==> src/rtl/dbg_cause_pkg.sv <==
package dbg_cause_pkg;

    localparam int DATA_W   = 32;
    localparam int NUM_MISC = 14;

    // MSB-first positions of the fixed causes
    localparam int POS_RST    = 1;
    localparam int POS_CHKSTP = 2;
    localparam int POS_MCHK   = 3;
    localparam int POS_EXT    = 6;
    localparam int POS_ALIGN  = 7;

    // MSB-first positions fed by exc_evt[i]; software decodes these
    localparam int MISC_POS [NUM_MISC] = '{8, 9, 10, 13, 14, 18, 19, 20, 21, 22, 28, 29, 30, 31};

    typedef struct packed {
        logic                rst;
        logic                mchk;
        logic                me;
        logic                ext;
        logic                align;
        logic [NUM_MISC-1:0] misc;
    } cause_evt_t;

    // MSB-first position -> vector index
    function automatic int vidx(input int pos);
        return DATA_W - 1 - pos;
    endfunction

    // Bits that carry a cause; all others are reserved
    function automatic logic [DATA_W-1:0] valid_mask();
        logic [DATA_W-1:0] m;
        m = '0;
        m[vidx(POS_RST)]    = 1'b1;
        m[vidx(POS_CHKSTP)] = 1'b1;
        m[vidx(POS_MCHK)]   = 1'b1;
        m[vidx(POS_EXT)]    = 1'b1;
        m[vidx(POS_ALIGN)]  = 1'b1;
        for (int i = 0; i < NUM_MISC; i++) begin
            m[vidx(MISC_POS[i])] = 1'b1;
        end
        return m;
    endfunction

endpackage

==> src/rtl/dbg_cause_decode.sv <==
module dbg_cause_decode
    import dbg_cause_pkg::*;
(
    input  cause_evt_t        ev,
    output logic [DATA_W-1:0] set_vec,
    output logic              chkstop_evt
);

    always_comb begin
        set_vec = '0;
        if (ev.rst) begin
            set_vec[vidx(POS_RST)] = 1'b1;
        end
        if (ev.mchk) begin
            if (ev.me) begin
                set_vec[vidx(POS_MCHK)] = 1'b1;
            end else begin
                set_vec[vidx(POS_CHKSTP)] = 1'b1;
            end
        end
        if (ev.ext) begin
            set_vec[vidx(POS_EXT)] = 1'b1;
        end
        if (ev.align) begin
            set_vec[vidx(POS_ALIGN)] = 1'b1;
        end
        for (int i = 0; i < NUM_MISC; i++) begin
            if (ev.misc[i]) begin
                set_vec[vidx(MISC_POS[i])] = 1'b1;
            end
        end
    end

    assign chkstop_evt = ev.mchk & ~ev.me;

endmodule

==> src/rtl/dbg_enable_reg.sv <==
module dbg_enable_reg
    import dbg_cause_pkg::*;
(
    input  logic              clk,
    input  logic              rst_n,
    input  logic              load,
    input  logic [DATA_W-1:0] wdata,
    output logic [DATA_W-1:0] den_q
);

    localparam logic [DATA_W-1:0] VALID = valid_mask();

    typedef struct packed {
        logic [DATA_W-1:0] den;
    } en_state_t;

    en_state_t st_d, st_q;

    always_comb begin
        st_d = st_q;
        if (load) begin
            st_d.den = wdata & VALID;
        end
    end

    always_ff @(posedge clk) begin
        if (!rst_n) begin
            st_q <= '0;
        end else begin
            st_q <= st_d;
        end
    end

    assign den_q = st_q.den;

endmodule

==> src/rtl/dbg_req_gen.sv <==
module dbg_req_gen
    import dbg_cause_pkg::*;
(
    input  logic              clk,
    input  logic              rst_n,
    input  logic [DATA_W-1:0] set_vec,
    input  logic [DATA_W-1:0] den,
    input  logic              dbg_en,
    input  logic              chkstop_evt,
    output logic              dbg_req,
    output logic              chkstop_req
);

    typedef struct packed {
        logic dbg_req;
        logic chkstop;
    } req_state_t;

    req_state_t st_d, st_q;
    logic       enabled_hit;
    logic       cs_to_debug;

    always_comb begin
        enabled_hit   = dbg_en & (|(set_vec & den));
        cs_to_debug   = dbg_en & den[vidx(POS_CHKSTP)];
        st_d.dbg_req  = enabled_hit;
        st_d.chkstop  = chkstop_evt & ~cs_to_debug;
    end

    always_ff @(posedge clk) begin
        if (!rst_n) begin
            st_q <= '0;
        end else begin
            st_q <= st_d;
        end
    end

    assign dbg_req     = st_q.dbg_req;
    assign chkstop_req = st_q.chkstop;

endmodule

==> src/rtl/dbg_cause_reg.sv <==
module dbg_cause_reg
    import dbg_cause_pkg::*;
#(
    parameter int SPR_AW    = 10,
    parameter int CAUSE_SPR = 148
) (
    input  logic                clk,
    input  logic                rst_n,
    input  logic                evt_rst,
    input  logic                evt_mchk,
    input  logic                msr_me,
    input  logic                evt_ext,
    input  logic                evt_align,
    input  logic [NUM_MISC-1:0] exc_evt,
    input  logic                dbg_en,
    input  logic                den_load,
    input  logic [DATA_W-1:0]   den_wdata,
    input  logic                spr_req,
    input  logic                spr_we,
    input  logic [SPR_AW-1:0]   spr_addr,
    output logic [DATA_W-1:0]   spr_rdata,
    output logic                dbg_req,
    output logic                chkstop_req
);

    localparam logic [SPR_AW-1:0] SPR_NUM = SPR_AW'(CAUSE_SPR);

    typedef struct packed {
        logic [DATA_W-1:0] cause;
        logic [DATA_W-1:0] rdata;
    } reg_state_t;

    cause_evt_t        ev;
    logic [DATA_W-1:0] set_vec;
    logic              chkstop_evt;
    logic [DATA_W-1:0] den_q;
    logic              rd_hit;
    logic [DATA_W-1:0] cause_q;
    reg_state_t        st_d, st_q;

    assign ev = '{rst: evt_rst, mchk: evt_mchk, me: msr_me,
                  ext: evt_ext, align: evt_align, misc: exc_evt};

    dbg_cause_decode u_decode (
        .ev          (ev),
        .set_vec     (set_vec),
        .chkstop_evt (chkstop_evt)
    );

    dbg_enable_reg u_enable (
        .clk   (clk),
        .rst_n (rst_n),
        .load  (den_load),
        .wdata (den_wdata),
        .den_q (den_q)
    );

    dbg_req_gen u_req (
        .clk         (clk),
        .rst_n       (rst_n),
        .set_vec     (set_vec),
        .den         (den_q),
        .dbg_en      (dbg_en),
        .chkstop_evt (chkstop_evt),
        .dbg_req     (dbg_req),
        .chkstop_req (chkstop_req)
    );

    // Writes are never decoded: the register is read-only
    assign rd_hit = spr_req & ~spr_we & (spr_addr == SPR_NUM);

    always_comb begin
        st_d = st_q;
        if (rd_hit) begin
            st_d.rdata = st_q.cause;
            st_d.cause = '0;
        end
        // a set in the clearing cycle survives
        st_d.cause = st_d.cause | set_vec;
    end

    always_ff @(posedge clk) begin
        if (!rst_n) begin
            st_q <= '0;
        end else begin
            st_q <= st_d;
        end
    end

    assign cause_q   = st_q.cause;
    assign spr_rdata = st_q.rdata;

endmodule

==> config.mk <==
export PLATFORM = sky130hd
export DESIGN_NAME = dbg_cause_reg
export DESIGN_NICKNAME = d
export VERILOG_FILES = /design/src/rtl/dbg_cause_pkg.sv /design/src/rtl/dbg_cause_decode.sv /design/src/rtl/dbg_enable_reg.sv /design/src/rtl/dbg_req_gen.sv /design/src/rtl/dbg_cause_reg.sv
export SDC_FILE = /design/constraint.sdc
export NUM_CORES = 1
export LEC_CHECK = 0
export BUFFER_PORTS_ARGS = -buffer_cell sky130_fd_sc_hd__buf_2
export CORE_MARGIN = 5
export CORE_UTILIZATION = 30
export CTS_BUF_LIST = sky130_fd_sc_hd__clkbuf_8
export CTS_CLUSTER_DIAMETER = 80
export DETAILED_ROUTE_END_ITERATION = 16
export SYNTH_ARGS = -nofsm -noshare
export SYNTH_HDL_FRONTEND = slang
export SYNTH_SLANG_ARGS = --single-unit
==> constraint.sdc <==
create_clock -name clk -period 1.55 [get_ports clk]
set_input_delay 0.465 -clock clk [delete_from_list [all_inputs] [get_ports clk]]
set_output_delay 0.465 -clock clk [all_outputs]
set_load 0.02 [all_outputs]
==> reports/results.tsv, run 1 <==
metric	value	unit
total number of vias	1724	
status	complete, no violations	
crit path time final	1.37	ns
DRT antenna net count	0	
origin of the worst min-delay path	dbg_en	
worst r2r src	u_enable.den_q[25]	
R2R depth	4	
Setup CP Type	flop to flop	
maximum VDD drop	0.457	mV
buffer depth of the longest clock path	2	
max_cap viols	0	
Final Cycle Share	88.7	%
routed len/inst	13.2	um
clk_skew	0.00778	ns
arrival time at the worst endpoint	1.59	ns
Total GRT Usage	11.1	%
CTS resizes	0	
Area growth, synth to finish	28.6	%
FP Rows	32	
1st-iter DRT viols	63	
worst endpoint required time	1.76	ns
Static Leak	1.47	nW
Hold EP	u_req.chkstop_req	
WHS Path Cells	2	
crit start category	flop	
H-tree levels	3	
CTS tree	done	
vias in the first global route	1708	
synthesized instance count	220	
YS warnings	0	
most frequent cells in the layout	74 x buf_2, 59 x dfxtp_1, 57 x nor2b_1	
number of detailed-route iterations in the first pass	4	
Pwr Density	1100	mW/mm2
Fmax	727	MHz
Num CTS Buffers	9	
CTS Hold Bufs	0	
full die area	0.00968	mm2
syn_area_per_cell	10.7	um2
pin count of the biggest net entering global routing	60	
Mapped Area	0.00234	mm2
worst slack, placed	-0.139	ns
RSZ-0062 raised after global routing	false	
PnR worst setup slack	0.175	ns
r2r setup slk	0.18	ns
root buf cell	clkbuf_8	
total gr overflow	0	
Yosys reg bits	59	
Final Non-Filler Cells	405	
clock sinks	59	
Hold Crit Class	input port to flop	
register area share after synthesis	50.4	%
Core Area	0.00769	mm2
initial antenna violation count	0	
Distinct cells, synth	21	
commonest non-fill, non-tap cell in the layout	buf_2	
detailed placement HPWL	3.95	mm
gpl congestion	0.730	
Die W	98.4	um
Critical Path End Type	flop	
DRC errors left	0	
Via density	4.26	
n_diodes	0	
crit path max fanout	2	
placed insts	389	
first-pass GRT wire length	8.48	mm
final hold violation count	0	
Nets	365	
Finish-stage setup viols	0	
Crit Reg-Reg Endpoint	u_req.dbg_req	
Post-CTS Setup Inserts	0	
I/O pin count	101	
share of cells above drive strength 1	32.7	%
Clk Latency, worst-skew pair	0.33	ns
Initial Utilization	30.5	%
max-slew violation count	0	
die height	98.4	um
Port Buffer Count	74	
Post-Route WL	5.33	mm
Reg clk slew, reported paths	0.07	ns
[power breakdown]
part	leakage [nW]	internal [mW]	switching, mW
Clock	0.0905	0.782	0.611
Combinational	0.894	0.152	0.143
Sequential	0.486	1.58	0.0339
[metal layers]
metal | share of wire [%] | routed length (um) | global-route usage, % | vias up
met2 | 47 | 2510 | 17.7 | 46
met3 | 4.4 | 234 | 2.93 | 9
met4 | 1.5 | 82 | 5.04 | 0
met5 | 0 | 0 | 0 | -
li1 | - | - | - | 882
met1 | 47 | 2500 | 14.0 | 787
[per-stage QoR]
step	power, mW	util [%]	TNS, ns	hold slack (ns)	cell area [um2]
floorplan	1.84	-	0	0.424	2390
global placement	1.94	36.6	-1.27	0.446	2810
detailed placement	1.95	36.6	-1.56	0.451	2810
CTS	3.36	39.2	0	0.316	3010
global route	3.45	39.2	0	0.334	3010
finish	3.31	39.2	0	0.335	3010
[synth_stat cells, drive strengths merged]
| cell | number | area [um2] |
|---|---|---|
| a21oi | 19 | 95.1 |
| a221oi | 1 | 8.76 |
| a222oi | 1 | 10.0 |
| a22o | 1 | 8.76 |
| a22oi | 6 | 45.0 |
| buf | 19 | 140 |
| clkbuf | 6 | 22.5 |
| conb | 1 | 3.75 |
| dfxtp | 59 | 1180 |
| inv | 1 | 3.75 |
| mux2i | 39 | 390 |
| nand2 | 1 | 3.75 |
| nand3 | 3 | 15.0 |
| nor2 | 1 | 3.75 |
| nor2b | 57 | 357 |
| nor4b | 2 | 30.0 |
| nor4bb | 1 | 10.0 |
| o21ai | 1 | 5.00 |
| o311a | 1 | 10.0 |
[cell families after synthesis]
family,count (synthesis),synth area share [%]
buffers and inverters,26,7.10
AND/OR/NAND/NOR,65,17.9
AO/OA/AOI/OAI,30,7.79
multiplexers,39,16.7
flip-flops,59,50.4
other,1,0.160
[layout make-up]
type / instances / area [um2]
Inverter: 1 / 3.75
Fill cell: 775 / 4670
Timing Repair Buffer: 80 / 453
Clock buffer: 10 / 138
Tap cell: 102 / 128
Multi-Input combinational cell: 147 / 1050
Clock inverter: 6 / 65.1
Sequential cell: 59 / 1180
[critical path, stage by stage (launching register included)]
cell,delay [ns]
dfxtp_1,0.31
a22o_1,0.20
a221oi_1,0.24
nand3_1,0.15
o311a_1,0.36
[worst max path at each step]
stage,from,endpoint,slack (ns)
detailed placement,exc_evt[5],u_req.dbg_req,-0.14
global route,u_enable.den_q[25],u_req.dbg_req,0.1
floorplan,spr_addr[9],cause_q[28],0.08
global placement,exc_evt[5],u_req.dbg_req,-0.11
CTS,u_enable.den_q[13],u_req.dbg_req,0.14
finish,u_enable.den_q[25],u_req.dbg_req,0.18
[state kept, by name, summed over array words and instances (netlist names)]
name	count
u_req.dbg_req	1
cause_q	19
spr_rdata	19
u_enable.den_q	19
u_req.chkstop_req	1
Note: power is estimated with default switching activity, not from simulation.
==> inputs of run 2 (changes only) <==
Settings changed: PLACE_DENSITY set to 0.53.
==> reports/results.tsv, run 2 (synthesized netlist as in run 1, its figures left out) <==
metric	value	unit	change
total gr overflow	0		unchanged
total number of vias	1718		-0.35%
Reg clk slew, reported paths	0.06	ns	about the same
most frequent cells in the layout	74 x buf_2, 59 x dfxtp_1, 57 x nor2b_1		
Post-Route WL	5.39	mm	+1.2%
Setup CP Type	flop to flop		
vias in the first global route	1737		+1.7%
placed insts	390		+0.26%
pin count of the biggest net entering global routing	60		unchanged
DRC errors left	0		unchanged
Finish-stage setup viols	0		unchanged
detailed placement HPWL	3.91	mm	-1.0%
Nets	366		+0.27%
crit path max fanout	2		unchanged
n_diodes	0		unchanged
final hold violation count	0		unchanged
first-pass GRT wire length	8.60	mm	+1.5%
clk_skew	0.00576	ns	-0.00202 ns
H-tree levels	3		unchanged
CTS tree	done		
Static Leak	1.48	nW	+0.58%
Num CTS Buffers	9		unchanged
full die area	0.00968	mm2	unchanged
crit path time final	1.39	ns	+0.0189 ns
Via density	4.24		-0.35%
worst endpoint required time	1.76	ns	about the same
1st-iter DRT viols	74		+17%
routed len/inst	13.3	um	+1.2%
die height	98.4	um	unchanged
number of detailed-route iterations in the first pass	4		unchanged
Total GRT Usage	11.3	%	+0.23 points
buffer depth of the longest clock path	2		unchanged
max-slew violation count	0		unchanged
Critical Path End Type	flop		
clock sinks	59		unchanged
Final Cycle Share	89.9	%	+1.2 points
maximum VDD drop	0.475	mV	+4.0%
FP Rows	32		unchanged
Post-CTS Setup Inserts	0		unchanged
crit start category	flop		
Pwr Density	1040	mW/mm2	-5.6%
max_cap viols	0		unchanged
Port Buffer Count	74		unchanged
gpl congestion	0.754		+3.2%
status	complete, no violations		
Die W	98.4	um	unchanged
commonest non-fill, non-tap cell in the layout	buf_2		
CTS Hold Bufs	0		unchanged
Fmax	718	MHz	-1.4%
setup tns final	0	ns	unchanged
share of cells above drive strength 1	32.0	%	-0.66 points
initial antenna violation count	0		unchanged
CTS resizes	0		unchanged
Area growth, synth to finish	27.1	%	
arrival time at the worst endpoint	1.60	ns	about the same
root buf cell	clkbuf_8		
I/O pin count	101		unchanged
Core Area	0.00769	mm2	unchanged
Final Non-Filler Cells	405		unchanged
Clk Latency, worst-skew pair	0.33	ns	about the same
RSZ-0062 raised after global routing	false		
Initial Utilization	30.5	%	unchanged
DRT antenna net count	0		unchanged
Hold Crit Class	input port to flop		
## run 2: power breakdown
group	switching, mW	leakage (nW)	internal [mW]
combinational	0.144	0.899	0.153
sequential	0.0347	0.486	1.58
clock	0.575	0.0943	0.594
## run 2: final cells by class
| cell class | count | area, um2 |
|---|---|---|
| clock buffer | 10 | 138 |
| multi-input combinational | 147 | 1050 |
| inverter | 1 | 3.75 |
| fill | 805 | 4710 |
| tap | 102 | 128 |
| clock inverter | 5 | 22.5 |
| timing repair buffer | 81 | 460 |
| sequential | 59 | 1180 |
## run 2: stage by stage
stage / hold slack [ns] / utilization (%) / area (um2) / total power [mW] / setup slack [ns]
finish: 0.331 / 38.8 / 2980 / 3.09 / 0.156
detailed placement: 0.464 / 36.7 / 2820 / 1.95 / -0.156
global placement: 0.459 / 36.7 / 2820 / 1.95 / -0.126
floorplan: 0.424 / - / 2390 / 1.84 / 0.0822
CTS: 0.310 / 38.8 / 2980 / 3.13 / 0.135
global route: 0.311 / 38.8 / 2980 / 3.24 / 0.0755
## run 2: worst paths after layout
path                            from                end  slack [ns]  cells after the start
setup / recovery  u_enable.den_q[25]      u_req.dbg_req        0.16                      4
hold / removal                dbg_en  u_req.chkstop_req        0.33                      2
setup reg to reg  u_enable.den_q[25]      u_req.dbg_req        0.16                      4
hold reg to reg   u_enable.den_q[29]  u_req.chkstop_req        0.48                      1
## run 2: worst max-delay path: stages (launching register included)
cell	delay, ns
dfxtp_1	0.31
a22o_1	0.21
a221oi_1	0.23
nand3_1	0.16
o311a_1	0.37
## run 2: layer usage
layer | share of wire (%) | wire, um | track usage, %
met1 | 49 | 2630 | 14.6
met2 | 45 | 2420 | 17.5
met3 | 4.3 | 233 | 2.43
met4 | 1.9 | 105 | 6.30
met5 | 0 | 0 | 0
==> inputs of run 3 (changes only) <==
Settings changed: ABC_AREA set to 1, CAP_MARGIN set to 10, PLACE_DENSITY 0.53 to 0.51.
==> reports/results.tsv, run 3 <==
metric	value	unit	change
die height	105	um	+6.8%
initial antenna violation count	0		unchanged
top-count cell post-synth	nand2_1		
Critical Path End Type	primary output		
detailed placement HPWL	4.53	mm	+16%
CTS Hold Bufs	0		unchanged
CP Buf/Inv Count	1		+1
H-tree levels	3		unchanged
Max stage delay cell, worst path	dfxtp_1		
register area share after synthesis	43.5	%	-6.9 points
Port Buffer Count	74		unchanged
first-pass GRT wire length	10.5	mm	+22%
n_diodes	0		unchanged
ranking of synthesized cells by area	dfxtp_1 44%, nand2_1 12%, inv_1 11%, nor2_1 9.1%, buf_4 4.4%		
Pwr Density	947	mW/mm2	-8.5%
placed cell area	0.00315	mm2	+12%
Hold Slack	0.346	ns	+0.0146 ns
Static Leak	1.78	nW	+20%
crit start category	flop		
Yosys top cell by area	dfxtp_1		
Reg clk slew, reported paths	0.06	ns	about the same
total gr overflow	0		unchanged
CTS tree	done		
Finish-stage setup viols	0		unchanged
most frequent cells in the layout	87 x nand2_1, 82 x inv_1, 74 x buf_2		
share of flip-flops with an asynchronous set or reset	0	%	unchanged
Post-Route WL	6.09	mm	+13%
full die area	0.0110	mm2	+14%
status	complete, no violations		
Post-CTS Setup Inserts	0		unchanged
Area growth, synth to finish	22.3	%	
Mapped Area	0.00271	mm2	+16%
vias in the first global route	2264		+30%
Die W	105	um	+6.8%
crit path max fanout	2		unchanged
pin count of the biggest net entering global routing	39		-35%
Final Power	3.14	mW	+1.9%
Hold Crit Class	input port to flop		
Post-synth EDFFs	0		unchanged
Post-synth top flop	dfxtp_1		
worst endpoint required time	1.08	ns	-0.68 ns
number of detailed-route iterations in the first pass	4		unchanged
Distinct cells, synth	22		+4.8%
Crit path max-delay family	flip-flops		
Util after Layout	37.9	%	-0.89 points
1st-iter DRT viols	57		-23%
Core Area	0.00876	mm2	+14%
Initial Utilization	31.0	%	+0.48 points
routed len/inst	10.4	um	-22%
buffer depth of the longest clock path	2		unchanged
share of cells above drive strength 1	23.8	%	-8.2 points
gpl congestion	0.721		-4.3%
Synth top area share	43.5	%	-6.9 points
final hold violation count	0		unchanged
Via density	3.98		-6.1%
Setup CP Type	flop to primary output		
I/O pin count	101		unchanged
Final Cycle Share	83.5	%	-6.4 points
setup tns final	0	ns	unchanged
Total GRT Usage	11.5	%	+0.16 points
CP cell instances	buf_2		
commonest non-fill, non-tap cell in the layout	nand2_1		
maximum VDD drop	0.388	mV	-18%
max-slew violation count	0		unchanged
Post-synth top cells	87 x nand2_1, 81 x inv_1, 66 x nor2_1		
RSZ-0062 raised after global routing	false		
crit path time final	1.29	ns	-0.0999 ns
YS warnings	0		unchanged
arrival time at the worst endpoint	0.83	ns	-0.77 ns
FP Rows	34		+6.3%
syn_area_per_cell	6.84	um2	-36%
max_cap viols	0		unchanged
DRC errors left	0		unchanged
CTS resizes	0		unchanged
worst slack, placed	0.132	ns	+0.289 ns
total number of vias	2333		+36%
clk_skew	0.00464	ns	-0.00113 ns
clock sinks	59		unchanged
Final Non-Filler Cells	586		+45%
Num CTS Buffers	9		unchanged
synthesized instance count	397		+80%
design area	0.00332	mm2	+11%
placed insts	570		+46%
CP max stage delay	0.33	ns	-0.04 ns
Clk Latency, worst-skew pair	0.33	ns	about the same
Nets	540		+48%
PnR worst setup slack	0.256	ns	+0.0999 ns
DRT antenna net count	0		unchanged
Fmax	773	MHz	+7.7%
root buf cell	clkbuf_8		
Yosys reg bits	59		unchanged
-- run 3: cell types whose count changed in the layout (fill, tap and decap cells not counted), sizes merged, moves of 6 or more --
cell | before | now
nand3 | 3 | 26
nor2b | 57 | 0
o21ai | 1 | 20
inv | 3 | 83
a22oi | 6 | 0
mux2i | 39 | 0
nand2 | 1 | 89
nor2 | 1 | 68
-- run 3: layout make-up --
class	count	area (um2)
clock buffers	10	138
multi-input cells	238	1050
well taps	108	135
fillers	962	5450
flip-flops and latches	59	1180
repair buffers	82	468
clock inverters	6	32.5
inverters	83	312
-- run 3: logic make-up after synthesis --
logic type	synth area share (%)
buffers and inverters	19.4
other	0.138
DFF	43.5
and+or+nand+nor	29.4
AOI/OAI and AO/OA	7.56
-- run 3: power by group --
group | leakage, nW | total (mW) | internal (mW) | switching, mW
Clock | 0.0970 | 1.19 | 0.608 | 0.587
Combinational | 1.20 | 0.327 | 0.131 | 0.196
Sequential | 0.487 | 1.62 | 1.59 | 0.0330
-- run 3: final timing paths --
path,from,to,slack [ns],cells after the start
max,spr_rdata[30],spr_rdata[30],0.26,1
min,dbg_en,u_req.chkstop_req,0.35,2
max reg2reg,u_enable.den_q[24],u_req.dbg_req,0.69,6
min reg2reg,u_enable.den_q[30],u_enable.den_q[30],0.46,2
-- run 3: metal layers --
| metal | part of all wire, % | GRT usage, % | up-vias |
|---|---|---|---|
| met5 | 0 | 0 | - |
| met1 | 50 | 15.5 | 965 |
| met2 | 43 | 17.4 | 69 |
| met4 | 1.4 | 4.66 | 0 |
| li1 | - | - | 1293 |
| met3 | 5.8 | 3.02 | 6 |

########################################

Give back precisely the lines above that start at the line containing "Clock buffer: 10 / 138" and end at the line containing "global route,u_enable.den_q[25],u_req.dbg_req,0.1", inclusive. No other lines belong in the output.

* **EXERCISE RESULT**:
Clock buffer: 10 / 138
Tap cell: 102 / 128
Multi-Input combinational cell: 147 / 1050
Clock inverter: 6 / 65.1
Sequential cell: 59 / 1180
[critical path, stage by stage (launching register included)]
cell,delay [ns]
dfxtp_1,0.31
a22o_1,0.20
a221oi_1,0.24
nand3_1,0.15
o311a_1,0.36
[worst max path at each step]
stage,from,endpoint,slack (ns)
detailed placement,exc_evt[5],u_req.dbg_req,-0.14
global route,u_enable.den_q[25],u_req.dbg_req,0.1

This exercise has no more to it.